As a junior faculty member focused on clinical-translational work in tuberculosis (TB), I offer a strong endorsement of the stated needs for a well-equipped BSL-3 facility to allow UCSF to expand its capabilities in TB research. My current nascent studies of MTB host-pathogen interactions in vivo would greatly benefit from enhanced local expertise and interest in studying these interactions in model systems, research that is infeasible without the prooposed facility. TB affects 3 billion people worldwide, yet the understanding of the complex immunology related to this infection remains rudimentary. Having the facilities at UCSF to carry-out experiments to understand this process is critical to advancing our knowledge of this area, so that we can design new and better diagnostics, drugs, and vaccines.

I agree with my coolleagues comments above. I wish to add that I have plans to collaborate with another UCSF colleague that studies TB, and our work would greatly benefit from having more accessible facilities. I am very hopeful that these facilities become available, especially given all of the multidisciplinary research that could benefit from these.

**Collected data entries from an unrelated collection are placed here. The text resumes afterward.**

This design comes from an exercise in tuning for small area on the open sky130 flow, not from production work.
Function was checked by simulation only, so behaviour that the tests miss may differ from the original.

==> run a: inputs <==
==> flow/design.v (excerpt) <==
module decodeExecute
(
  input  logic     CLK,
  input  logic     nRST,
  input  cpuTypesPkg::word_t    instr,
  input  cpuTypesPkg::word_t    pc,
  input  logic     enable,
  input  logic     flush,
  input  logic     wbWen,
  input  cpuTypesPkg::regAddr_t wbReg,
  input  cpuTypesPkg::word_t    wbData,
  output cpuTypesPkg::word_t    exResult,
  output cpuTypesPkg::regAddr_t destReg,
  output logic     regWen,
  output logic     memToReg,
  output logic     dRen,
  output logic     dWen,
  output cpuTypesPkg::word_t    storeData,
  output logic     branchTaken,
  output cpuTypesPkg::word_t    branchTarget
);
==> flow/config.mk <==
export PLATFORM = sky130hd
export DESIGN_NAME = decodeExecute
export DESIGN_NICKNAME = decodeExecute
export VERILOG_FILES = /design/flow/design.v
export SDC_FILE = /design/flow/constraint.sdc
export NUM_CORES = 4
export LEC_CHECK = 0
export CAP_MARGIN = 20
export CORE_MARGIN = 2
export CORE_UTILIZATION = 55
export CTS_BUF_LIST = sky130_fd_sc_hd__clkbuf_16
export CTS_CLUSTER_DIAMETER = 80
export CTS_CLUSTER_SIZE = 25
export SLEW_MARGIN = 20
export SYNTH_HIERARCHICAL = 1
export SYNTH_MINIMUM_KEEP_SIZE = 0
==> flow/constraint.sdc <==
create_clock -name core_clock -period 10.0 [get_ports {CLK}]
set_input_delay 2.0000 -clock core_clock [delete_from_list [all_inputs] [get_ports {CLK}]]
set_output_delay 2.0000 -clock core_clock [all_outputs]
set_load 0.01 [all_outputs]
standard.sh (not shown) runs the stock make flow with config.mk's settings and CLKGATE_MAP_FILE= SYNTH_SCRIPT=/design/flow/synth_recipe.tcl, a recipe that flattens the netlist after the stock synthesis.
==> flow/flow/run.sh <==
#!/bin/bash
# The standard ORFS layout (standard.sh, standard synthesis unchanged) with two
# settings changed: ports are buffered with buf_1 instead of the default buffer, and
# clock tree synthesis inserts no dummy loads. Each tool's output is in
# orfs/logs/...; make's own output goes to flow_make.log in the work folder.
set -euo pipefail
export BUFFER_PORTS_ARGS="-buffer_cell sky130_fd_sc_hd__buf_1"
export CTS_ARGS="-sink_clustering_enable -repair_clock_nets -buf_list sky130_fd_sc_hd__clkbuf_8 -sink_clustering_size 16 -sink_clustering_max_diameter 70 -dont_use_dummy_load"
bash standard.sh > flow_make.log 2>&1
==> inputs of run b, as changes to run a <==
--- a/flow/design.v
+++ b/flow/design.v
@@ -178,77 +178,64 @@
 );
   assign y = ~(({32{s0}} & a0) | ({32{s1}} & a1));
 endmodule
 `timescale 1ns/1ns
 module pipeRegIdEx
 (
-  input  logic  CLK,
-  input  logic  nRST,
-  input  logic  enable,
-  input  logic  flush,
-  input  logic  regWenIn,
-  input  logic  dRenIn,
-  input  logic  dWenIn,
-  input  logic  branchTakenIn,
-  input  cpuTypesPkg::regAddr_t destRegIn,
-  input  cpuTypesPkg::word_t    exResultIn,
-  input  cpuTypesPkg::word_t    targetIn,
-  output logic  regWen,
-  output logic  dRen,
-  output logic  dWen,
-  output logic  branchTaken,
-  output cpuTypesPkg::regAddr_t destReg,
-  output cpuTypesPkg::word_t    exResult,
-  output cpuTypesPkg::word_t    target
+  input  logic        CLK,
+  input  logic        nRST,
+  input  logic        enable,
+  input  logic        flush,
+  input  logic [5:0]  opIn,
+  input  logic [25:0] fieldsIn,
+  input  logic        eqIn,
+  input  cpuTypesPkg::word_t pIn,
+  input  cpuTypesPkg::word_t qIn,
+  output logic        valid,
+  output logic [5:0]  op,
+  output logic [25:0] fields,
+  output logic        eq,
+  output cpuTypesPkg::word_t p,
+  output cpuTypesPkg::word_t q
 );
   always_ff @(posedge CLK or negedge nRST)
   begin
     if (!nRST)
-    begin
-      regWen      <= 1'b0;               
-      dRen        <= 1'b0;
-      dWen        <= 1'b0;
-      branchTaken <= 1'b0;
-    end
+      valid <= 1'b0;                     
     else if (flush)
-    begin
-      regWen      <= 1'b0;               
-      dRen        <= 1'b0;
-      dWen        <= 1'b0;
-      branchTaken <= 1'b0;
-    end
+      valid <= 1'b0;                     
     else if (enable)
-    begin
-      regWen      <= regWenIn;
-      dRen        <= dRenIn;
-      dWen        <= dWenIn;
-      branchTaken <= branchTakenIn;
-    end
+      valid <= 1'b1;
   end
   always_ff @(posedge CLK)
   begin
     if (enable)
     begin
-      destReg  <= destRegIn;
-      exResult <= exResultIn;
-      target   <= targetIn;
+      op     <= opIn;
+      fields <= fieldsIn;
+      eq     <= eqIn;
+      p      <= pIn;
+      q      <= qIn;
     end
   end
 endmodule
 `timescale 1ns/1ns
 module executeStage
 (
+  input  logic        valid,
   input  logic [5:0]  op,
   input  logic [25:0] fields,
   input  logic        eq,
   input  cpuTypesPkg::word_t p,
   input  cpuTypesPkg::word_t q,
   output cpuTypesPkg::word_t    exResult,
-  output cpuTypesPkg::word_t    target,       
+  output cpuTypesPkg::word_t    storeData,
+  output cpuTypesPkg::word_t    branchTarget,
   output cpuTypesPkg::regAddr_t destReg,
   output logic     regWen,
+  output logic     memToReg,
   output logic     dRen,
   output logic     dWen,
   output logic     branchTaken
 );
   logic [5:0]  fn;
   logic [15:0] imm;
@@ -267,17 +254,19 @@
     endcase
     case (op)
       6'h03, 6'h09, 6'h0A, 6'h0C, 6'h0D, 6'h0E, 6'h0F, 6'h23: iWen = 1'b1;
       default:                                                iWen = 1'b0;
     endcase
   end
-  assign regWen      = isR ? rWen : iWen;
-  assign dRen        = (op == 6'h23);
-  assign dWen        = (op == 6'h2B);
-  assign branchTaken = (isR && fn == 6'h08) || op == 6'h02 || op == 6'h03
-                    || (op == 6'h04 && eq) || (op == 6'h05 && !eq);
+  assign regWen      = valid && (isR ? rWen : iWen);
+  assign dRen        = valid && (op == 6'h23);
+  assign dWen        = valid && (op == 6'h2B);
+  assign branchTaken = valid && ((isR && fn == 6'h08) || op == 6'h02 || op == 6'h03
+                              || (op == 6'h04 && eq) || (op == 6'h05 && !eq));
+  assign storeData = q;
+  assign memToReg  = dRen;
   assign destReg = isR ? fields[15:11] :
                    (!op[5] && !op[3]) ? 5'd31 : fields[20:16];
   logic ySelQ, ySext, yZext, yLui, yBr, sub, four, sltSigned;
   logic rShR, rShL, rSum, rSlt, mNor, mPr, mG;
   assign ySelQ = isR && fn[5];                                
   assign ySext = !isR && (op[5] || (op[3] && !op[2]));        
@@ -368,18 +357,16 @@
     .out   (resultOut)
   );
   assign exResult = {resultOut[31:1], resultOut[0] | (rSlt & s[34])};
   logic jSel;
   assign jSel = !isR && !op[2];
   targetMux i_targetMux (
-    .q      (q),
     .sum    (sum),
     .jt     (fields[25:0]),
-    .selQ   (op[5]),
     .selJ   (jSel),
-    .target (target)
+    .target (branchTarget)
   );
 endmodule
 module operandY
 (
   input  cpuTypesPkg::word_t q,
   input  logic [15:0]        imm,
@@ -440,21 +427,18 @@
              | ({32{mNor}}  & ~(lpr | lg))
              | ({32{rShR}}  & shR)
              | ({32{rShL}}  & shRev);
 endmodule
 module targetMux
 (
-  input  cpuTypesPkg::word_t q,
   input  cpuTypesPkg::word_t sum,
   input  logic [25:0]        jt,
-  input  logic               selQ,
   input  logic               selJ,
   output cpuTypesPkg::word_t target
 );
-  assign target = selQ ? q :
-                  selJ ? {sum[31:28], jt, 2'b00} : sum;
+  assign target = selJ ? {sum[31:28], jt, 2'b00} : sum;
 endmodule
 module prefixCarry
 (
   input  logic [34:0] g,
   input  logic [34:0] pr,
   output logic [34:0] c
@@ -579,24 +563,22 @@
   output logic     dRen,
   output logic     dWen,
   output cpuTypesPkg::word_t    storeData,
   output logic     branchTaken,
   output cpuTypesPkg::word_t    branchTarget
 );
-  cpuTypesPkg::word_t    rdat1;
-  cpuTypesPkg::word_t    rdat2;
-  logic                  usePc;
-  logic                  useRs;
-  logic                  idRegWen;
-  logic                  idDRen;
-  logic                  idDWen;
-  logic                  idBranchTaken;
-  cpuTypesPkg::regAddr_t idDestReg;
-  cpuTypesPkg::word_t    idExResult;
-  cpuTypesPkg::word_t    idTarget;
-  cpuTypesPkg::word_t    exTarget;
+  cpuTypesPkg::word_t rdat1;
+  cpuTypesPkg::word_t rdat2;
+  logic               usePc;
+  logic               useRs;
+  logic               exValid;
+  logic [5:0]         exOp;
+  logic [25:0]        exFields;
+  logic               exEq;
+  cpuTypesPkg::word_t exP;
+  cpuTypesPkg::word_t exQ;
   controlDecoder i_controlDecoder (
     .instr (instr),
     .usePc (usePc),
     .useRs (useRs)
   );
   registerFile i_registerFile (
@@ -607,44 +589,41 @@
     .wbData (wbData),
     .rs     (instr[25:21]),
     .rt     (instr[20:16]),
     .rdat1  (rdat1),
     .rdat2  (rdat2)
   );
+  pipeRegIdEx i_pipeRegIdEx (
+    .CLK      (CLK),
+    .nRST     (nRST),
+    .enable   (enable),
+    .flush    (flush),
+    .opIn     (instr[31:26]),
+    .fieldsIn (instr[25:0]),
+    .eqIn     (rdat1 == rdat2),
+    .pIn      (({32{usePc}} & pc) | ({32{useRs}} & rdat1)),
+    .qIn      (rdat2),
+    .valid    (exValid),
+    .op       (exOp),
+    .fields   (exFields),
+    .eq       (exEq),
+    .p        (exP),
+    .q        (exQ)
+  );
   executeStage i_executeStage (
-    .op          (instr[31:26]),
-    .fields      (instr[25:0]),
-    .eq          (rdat1 == rdat2),
-    .p           (({32{usePc}} & pc) | ({32{useRs}} & rdat1)),
-    .q           (rdat2),
-    .exResult    (idExResult),
-    .target      (idTarget),
-    .destReg     (idDestReg),
-    .regWen      (idRegWen),
-    .dRen        (idDRen),
-    .dWen        (idDWen),
-    .branchTaken (idBranchTaken)
+    .valid        (exValid),
+    .op           (exOp),
+    .fields       (exFields),
+    .eq           (exEq),
+    .p            (exP),
+    .q            (exQ),
+    .exResult     (exResult),
+    .storeData    (storeData),
+    .branchTarget (branchTarget),
+    .destReg      (destReg),
+    .regWen       (regWen),
+    .memToReg     (memToReg),
+    .dRen         (dRen),
+    .dWen         (dWen),
+    .branchTaken  (branchTaken)
   );
-  pipeRegIdEx i_pipeRegIdEx (
-    .CLK           (CLK),
-    .nRST          (nRST),
-    .enable        (enable),
-    .flush         (flush),
-    .regWenIn      (idRegWen),
-    .dRenIn        (idDRen),
-    .dWenIn        (idDWen),
-    .branchTakenIn (idBranchTaken),
-    .destRegIn     (idDestReg),
-    .exResultIn    (idExResult),
-    .targetIn      (idTarget),
-    .regWen        (regWen),
-    .dRen          (dRen),
-    .dWen          (dWen),
-    .branchTaken   (branchTaken),
-    .destReg       (destReg),
-    .exResult      (exResult),
-    .target        (exTarget)
-  );
-  assign memToReg     = dRen;
-  assign storeData    = exTarget;
-  assign branchTarget = exTarget;
 endmodule
==> reports/results.ini <==
[final_layout]
final_nets = 3741
diodes = 9
syn_to_final_growth_pct = 4.61

[sta]
max_freq_ghz = 0.116
skew_ns = 0.0792
hold_slack_ns = 0.466

[global_route]
grt_start_max_net_pins = 74

[routing]
routed-wl-met2_um = 92600

[setup_path]
path_depth = 21

[worst_hold_path]
min_from = i_registerFile.valid[22]

[outcome]
outcome = timing/DRC/antenna clean

[pwr]
seqPwrFrac_pct = 58.1

Source of the figures above: run a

Tuberculosis remains a major global health problem; one of the components of the global Stop TB Strategy is research including new diagnostics, drugs and vaccines. This CTSI proposal would help strengthen UCSF researchers' capacity to contribute new knowledge to address this ancient disease.

This is a very important proposal for enhancing research in lung disease and global health at UCSF. There is a growing community of scientists studying tuberculosis at San Francisco General with the potential to recruit another senior international leader in this field. There is also great potential to tap into the growing strength on the campus in translational infectious disease research. Currently, scientists at SFGH are severely limited by the absence of an accessible BSL3 facility. There is broad support for this proposal from pulmonary scientists at UCSF. Funding from the CTSI now would be critical for raising the last increment of funding needed to get this project completed.

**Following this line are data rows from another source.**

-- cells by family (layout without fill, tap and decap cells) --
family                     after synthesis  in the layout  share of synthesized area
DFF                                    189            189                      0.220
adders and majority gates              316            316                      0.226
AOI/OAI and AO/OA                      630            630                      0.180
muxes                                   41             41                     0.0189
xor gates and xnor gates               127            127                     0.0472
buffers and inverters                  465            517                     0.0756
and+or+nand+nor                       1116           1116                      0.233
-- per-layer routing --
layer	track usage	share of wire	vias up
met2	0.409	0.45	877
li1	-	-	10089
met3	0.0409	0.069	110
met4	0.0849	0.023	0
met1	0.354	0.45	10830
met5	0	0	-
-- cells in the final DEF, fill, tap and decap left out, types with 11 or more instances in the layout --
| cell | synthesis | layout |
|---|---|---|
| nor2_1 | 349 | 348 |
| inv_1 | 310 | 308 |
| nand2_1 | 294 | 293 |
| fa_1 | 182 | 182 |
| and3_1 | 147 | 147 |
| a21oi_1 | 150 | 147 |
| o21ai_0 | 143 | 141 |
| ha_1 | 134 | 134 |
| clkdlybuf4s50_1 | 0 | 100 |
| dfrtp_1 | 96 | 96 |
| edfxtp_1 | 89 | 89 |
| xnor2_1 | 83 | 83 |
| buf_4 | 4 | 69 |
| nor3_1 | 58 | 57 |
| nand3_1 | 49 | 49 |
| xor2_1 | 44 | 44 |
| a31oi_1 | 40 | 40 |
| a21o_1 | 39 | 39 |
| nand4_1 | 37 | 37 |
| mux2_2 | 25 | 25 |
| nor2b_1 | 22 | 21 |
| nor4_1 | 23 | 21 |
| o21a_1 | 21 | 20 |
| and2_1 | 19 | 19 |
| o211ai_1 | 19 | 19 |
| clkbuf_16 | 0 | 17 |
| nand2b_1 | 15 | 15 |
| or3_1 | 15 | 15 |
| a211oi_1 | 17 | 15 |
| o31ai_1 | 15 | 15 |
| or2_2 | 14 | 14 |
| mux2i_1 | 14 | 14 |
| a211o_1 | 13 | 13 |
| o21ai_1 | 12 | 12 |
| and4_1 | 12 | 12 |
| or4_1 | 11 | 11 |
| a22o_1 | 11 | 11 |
Context: an optimization exercise on an open-source flow, tuned for small area, a short achievable clock period and few clock cycles per item. The choices shown serve that exercise and are no tape-out recipe.
RTL that was checked went through simulation tests only; none was proved equivalent to the original.
No activity file was given, so power comes from the tool's default toggle rates.

Design cpu6502_load_store_core, start of the top module:
module cpu6502_load_store_core (
  input  wire           clk_i,
  input  wire           rst_ni,
  input  wire           in_valid_i,
  output logic          in_ready_o,
  input  wire  [1:0]    in_kind_i,
  input  wire  [7:0]    in_read_data_i,
  output logic          out_valid_o,
  input  wire           out_ready_i,
  output logic [15:0]   out_bus_address_o,
  output logic          out_bus_write_o,
  output logic [7:0]    out_write_data_o,
  output logic          out_at_boundary_o,
  output logic [3:0]    out_cycle_count_o,
  output logic          out_illegal_opcode_o,
  output logic [7:0]    out_reg_a_o,
  output logic [7:0]    out_reg_x_o,
  output logic [7:0]    out_reg_y_o,
  output logic [7:0]    out_reg_sp_o,
  output logic [7:0]    out_reg_status_o,
  output logic [15:0]   out_reg_pc_o
);
Size in the first run: about 920 cells after synthesis, roughly 8400 um^2 of cells after synthesis.
clock: 5.0 ns
lec_check: 0
cap_margin: 20
core_margin: 2
core_utilization: 40
cts_buf_list: sky130_fd_sc_hd__clkbuf_8 sky130_fd_sc_hd__clkbuf_4
cts_cluster_diameter: 100
cts_cluster_size: 40
place_density: 0.6
setup_slack_margin: 2.5
slew_margin: 20
tns_end_percent: 0
standard.sh (not shown) runs the stock make flow with config.mk's settings and CLKGATE_MAP_FILE= SYNTH_SCRIPT=/design/flow/synth_recipe.tcl, a recipe that flattens the netlist after the stock synthesis.
==> flow/flow/run.sh <==
#!/bin/bash
# The standard layout (the standard.sh, all steps), with the input and output port
# buffers made of plain buffers instead of the delay cells buffer_ports picks by default.
# Every tool's output goes to standard.log in this folder.
set -o pipefail
export BUFFER_PORTS_ARGS="-buffer_cell sky130_fd_sc_hd__buf_1"
bash standard.sh > standard.log 2>&1
Then changed:
--- a/flow/design.v
+++ b/flow/design.v
@@ -155,13 +155,12 @@
   endfunction
   function automatic logic [15:0] sel16(input logic s, input logic [15:0] v);
     sel16 = v & {16{s}};
   endfunction
   logic sp_step, p_nz, p_pl, pc_v, pc_2, pc_1, pc_h;
   logic a_h, x_h, y_h, sp_h, p_h;
-  logic drop_v, drop_o;
   logic s_rv, s_pp, s_vl, s_hi, s_sp0, s_sp1, s_pc1, s_zp, s_pl, s_pc;
   logic w_h, w_ph, w_pl, w_pi, w_a, w_p, w_st;
   always_comb begin
     sp_step = f_pul || e_pch || e_pcl || e_pps || (e_dat && o_push);
     p_nz = wnz;
     p_pl = e_dat && o_plp;
@@ -212,21 +211,19 @@
     s_sp0 = take_int || f_push;
     s_sp1 = f_pul || e_pch || e_pcl;
     s_pc1 = (e_fet && !s_pha && !s_php && !s_pul) || o_ab;
     s_zp  = e_opr && !o_abs;
     s_pl  = e_plo;
     s_pc  = e_dat;
-    drop_v = drop && ph_q[VLO];
-    drop_o = drop && !ph_q[VLO];
-    ah_d  = sel8(s_rv || s_pp || s_vl || drop_v, 8'hFF) | sel8(s_hi, hsum) | sel8(s_sp0 || s_sp1, 8'h01) |
-            sel8(s_pc1, pc1[15:8]) | sel8(s_pc, pc_q[15:8]) | sel8(drop_o, ah_q);
-    al_d  = sel8(s_rv, 8'hFC) | sel8(s_pp || drop_v, {5'b11111, vec_q, 1'b0}) |
+    ah_d  = sel8(s_rv || s_pp || s_vl, 8'hFF) | sel8(s_hi, hsum) | sel8(s_sp0 || s_sp1, 8'h01) |
+            sel8(s_pc1, pc1[15:8]) | sel8(s_pc, pc_q[15:8]) | sel8(drop, ah_q);
+    al_d  = sel8(s_rv, 8'hFC) | sel8(s_pp, {5'b11111, vec_q, 1'b0}) |
             sel8(s_vl, {5'b11111, vec_q, 1'b1}) | sel8(s_hi, tmp_q) | sel8(s_sp0, sp_q) |
             sel8(s_sp1, spn) | sel8(s_pc1, pc1[7:0]) | sel8(s_zp, bsum[7:0]) |
-            sel8(s_pl, al1) | sel8(s_pc, pc_q[7:0]) | sel8(drop_o, al_q);
-    w_h  = drop_o;
+            sel8(s_pl, al1) | sel8(s_pc, pc_q[7:0]) | sel8(drop, al_q);
+    w_h  = drop;
     w_ph = take_int;
     w_pl = e_pch;
     w_pi = e_pcl;
     w_a  = e_fet && s_pha;
     w_p  = e_fet && s_php;
     w_st = st_go;
@@ -241,26 +238,27 @@
   end
   always_ff @(posedge clk_i or negedge rst_ni) begin
     if (!rst_ni) begin
       ov_q <= 1'b0;
       pc_q <= 16'h0000; a_q <= 8'h00; x_q <= 8'h00; y_q <= 8'h00; sp_q <= SpReset;
       p_q <= 8'h00; ph_q <= 11'd1 << VLO; vec_q <= V_RST;
+      ah_q <= 8'hFF; al_q <= 8'hFC; wr_q <= 1'b0; wd_q <= 8'h00;
     end else begin
       if (adv) begin
         pc_q <= pc_d; a_q <= a_d; x_q <= x_d; y_q <= y_d; sp_q <= sp_d; p_q <= p_d;
         ph_q <= ph_d; vec_q <= vec_d;
+        ah_q <= ah_d; al_q <= al_d; wr_q <= wr_d; wd_q <= wd_d;
         ov_q <= 1'b1;
       end else if (out_ready_i) begin
         ov_q <= 1'b0;
       end
     end
   end
   always_ff @(posedge clk_i) begin
     if (adv) begin
       if (e_fet) op_q <= d;
-      ah_q <= ah_d; al_q <= al_d; wr_q <= wr_d; wd_q <= wd_d;
       tmp_q <= tmp_d; c_q <= c_d; sx_q <= sx_d; sy_q <= sy_d;
       bnd_q <= bnd_d; cyc_q <= cyc_d; ill_q <= ill_d;
     end
   end
   assign out_valid_o          = ov_q;
   assign out_bus_address_o    = {ah_q, al_q};
Outcome:
- cell area climbs slightly
- sequential power hardly moves
- area after synthesis grows slightly
- worst setup slack improved by 0.090 ns
- via count rises slightly
- total power rises by a few percent
- count of clock-buffer cells in the layout is lower by 1
Testbench counts after the change, summed over its fixed seeds: cycles 32,008, beats 32,000.
No functional check of the RTL was part of the first run of this note.

RTL: one of the versions met above, not the one the previous note started from.
For scale: roughly 120 flip-flops, roughly 8500 µm² of cells after synthesis.
Settings: LEC_CHECK=0, CAP_MARGIN=20, CORE_MARGIN=2, CORE_UTILIZATION=50, CTS_BUF_LIST=sky130_fd_sc_hd__clkbuf_8 sky130_fd_sc_hd__clkbuf_4, CTS_CLUSTER_DIAMETER=100, CTS_CLUSTER_SIZE=40, PLACE_DENSITY=0.65, SETUP_SLACK_MARGIN=2.5, SLEW_MARGIN=20, TNS_END_PERCENT=0; clock period 5.0 ns.
Scripts as last shown in full above: flow/flow/run.sh
The first run ran to the end with no violations.
Testbench counts at the start, summed over its fixed seeds: cycles 32,008, beats 32,000.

I am a junior faculty member in the Division of Pulmonary and Critical Care Medicine and undertake clinical and translational research focused on transmission and pathogenesis of M.tuberculosis. A safe, improved BSL-3 facility to undertake sophisticated M.tuberculosis research will be critical in strengthening our current capacity to carry out cutting edge research. In addition, such a facility would greatly reinforce our ability to recruit important faculty, such as an immunologist working at the human-M.tuberculosis interface. This proposal has my complete support.

This is an important proposal and if funded would address a major infrastructure and resource need at SFGH and UCSF. The global phylogenetic diversity of MTB was recognized in large part as a result of population-based molecular epidemiology and genotyping studies conducted at UCSF/SFGH. The implications of MTB strain diversity for global health such as for transmission, pathogenesis, treatment response, diagnostics, vaccine efficacy etc are largely unknown. With an adequate BSL3 at SFGH and with local collaborators, we would be able to augment our population-based studies by evaluating the relevant host-pathogen interactions involved. Until then, the only way we can move this important TB research agenda forward is to seek collaborations with investigators at other universities where adequate facilities exist (OHSU, Hopkins, Berkeley, Stanford), asking them to consider conducting research that we should be doing at SFGH.

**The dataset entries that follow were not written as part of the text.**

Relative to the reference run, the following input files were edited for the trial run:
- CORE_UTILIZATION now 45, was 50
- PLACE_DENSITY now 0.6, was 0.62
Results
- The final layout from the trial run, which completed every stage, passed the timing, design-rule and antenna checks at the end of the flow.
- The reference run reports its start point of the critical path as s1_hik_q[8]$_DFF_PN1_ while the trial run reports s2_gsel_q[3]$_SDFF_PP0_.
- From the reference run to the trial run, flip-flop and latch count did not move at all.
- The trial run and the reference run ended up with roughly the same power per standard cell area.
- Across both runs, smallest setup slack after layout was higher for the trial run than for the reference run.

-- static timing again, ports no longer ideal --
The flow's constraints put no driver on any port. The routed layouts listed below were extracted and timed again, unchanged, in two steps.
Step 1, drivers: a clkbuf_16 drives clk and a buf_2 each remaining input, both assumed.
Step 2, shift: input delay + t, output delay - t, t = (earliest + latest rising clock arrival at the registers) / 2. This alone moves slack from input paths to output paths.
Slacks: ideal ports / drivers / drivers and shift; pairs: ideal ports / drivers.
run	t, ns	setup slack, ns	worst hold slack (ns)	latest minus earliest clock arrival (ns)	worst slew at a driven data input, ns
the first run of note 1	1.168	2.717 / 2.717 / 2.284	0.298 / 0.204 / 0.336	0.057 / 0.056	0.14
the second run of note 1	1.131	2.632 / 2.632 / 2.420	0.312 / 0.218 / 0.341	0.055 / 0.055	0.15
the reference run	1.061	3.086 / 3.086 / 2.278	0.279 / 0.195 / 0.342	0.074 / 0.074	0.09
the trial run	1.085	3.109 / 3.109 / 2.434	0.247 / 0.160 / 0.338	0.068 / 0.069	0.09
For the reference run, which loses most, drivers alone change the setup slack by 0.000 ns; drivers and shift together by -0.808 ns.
From an optimization exercise on the open Yosys and OpenROAD flow, aimed at small area, a short achievable clock period and few clock cycles per item; shortcuts taken in it are not production practice. Where RTL was checked, it was by simulation tests only, not by an equivalence proof against the original. The RTL of run 3 was laid out without a check of its function. Power is estimated from default activity; no workload was simulated.

==> design/flow/design.v <==
package exe_pkg;
   localparam logic [7:0] OP_LV      = 8'h10;
   localparam logic [7:0] OP_SV      = 8'h11;
   localparam logic [7:0] OP_MTC1    = 8'h20;
   localparam logic [7:0] OP_MFC1    = 8'h21;
   localparam logic [7:0] OP_MOV_IMM = 8'h30;
   localparam int E_DVAL  = 0;     
   localparam int E_SMEM  = 32;    
   localparam int E_SSV   = 33;    
   localparam int E_SMTC1 = 34;    
   localparam int E_SWEN  = 35;    
   localparam int E_SWVL  = 36;    
   localparam int E_SVREG = 37;    
   localparam int E_SWIDX = 42;    
   localparam int E_SPLIT = 46;    
   localparam int E_NMEM  = 47;    
   localparam int E_NSV   = 48;
   localparam int E_NMTC1 = 49;
   localparam int E_NWEN  = 50;    
   localparam int E_NVREG = 51;    
   localparam int E_NRIDX = 56;    
   localparam int E_SRSEL = 60;    
   localparam int E_W     = 76;
endpackage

Availability of the BSL3 has been critical in allowing me to pursue TB diagnostics research here at SFGH. The clinical laboratory does not have the space nor ability to support the kind of work that I am doing. It has been incredibly helpful to have the BSL3 available and continued availability will be a key part of sustaining active and cutting edge TB research at SFGH.

UCSF and SFGH have established themselves as leaders in the field of TB research. Investment in infrastructure like this lab is absolutely critical for UCSF to maintain its position in this field.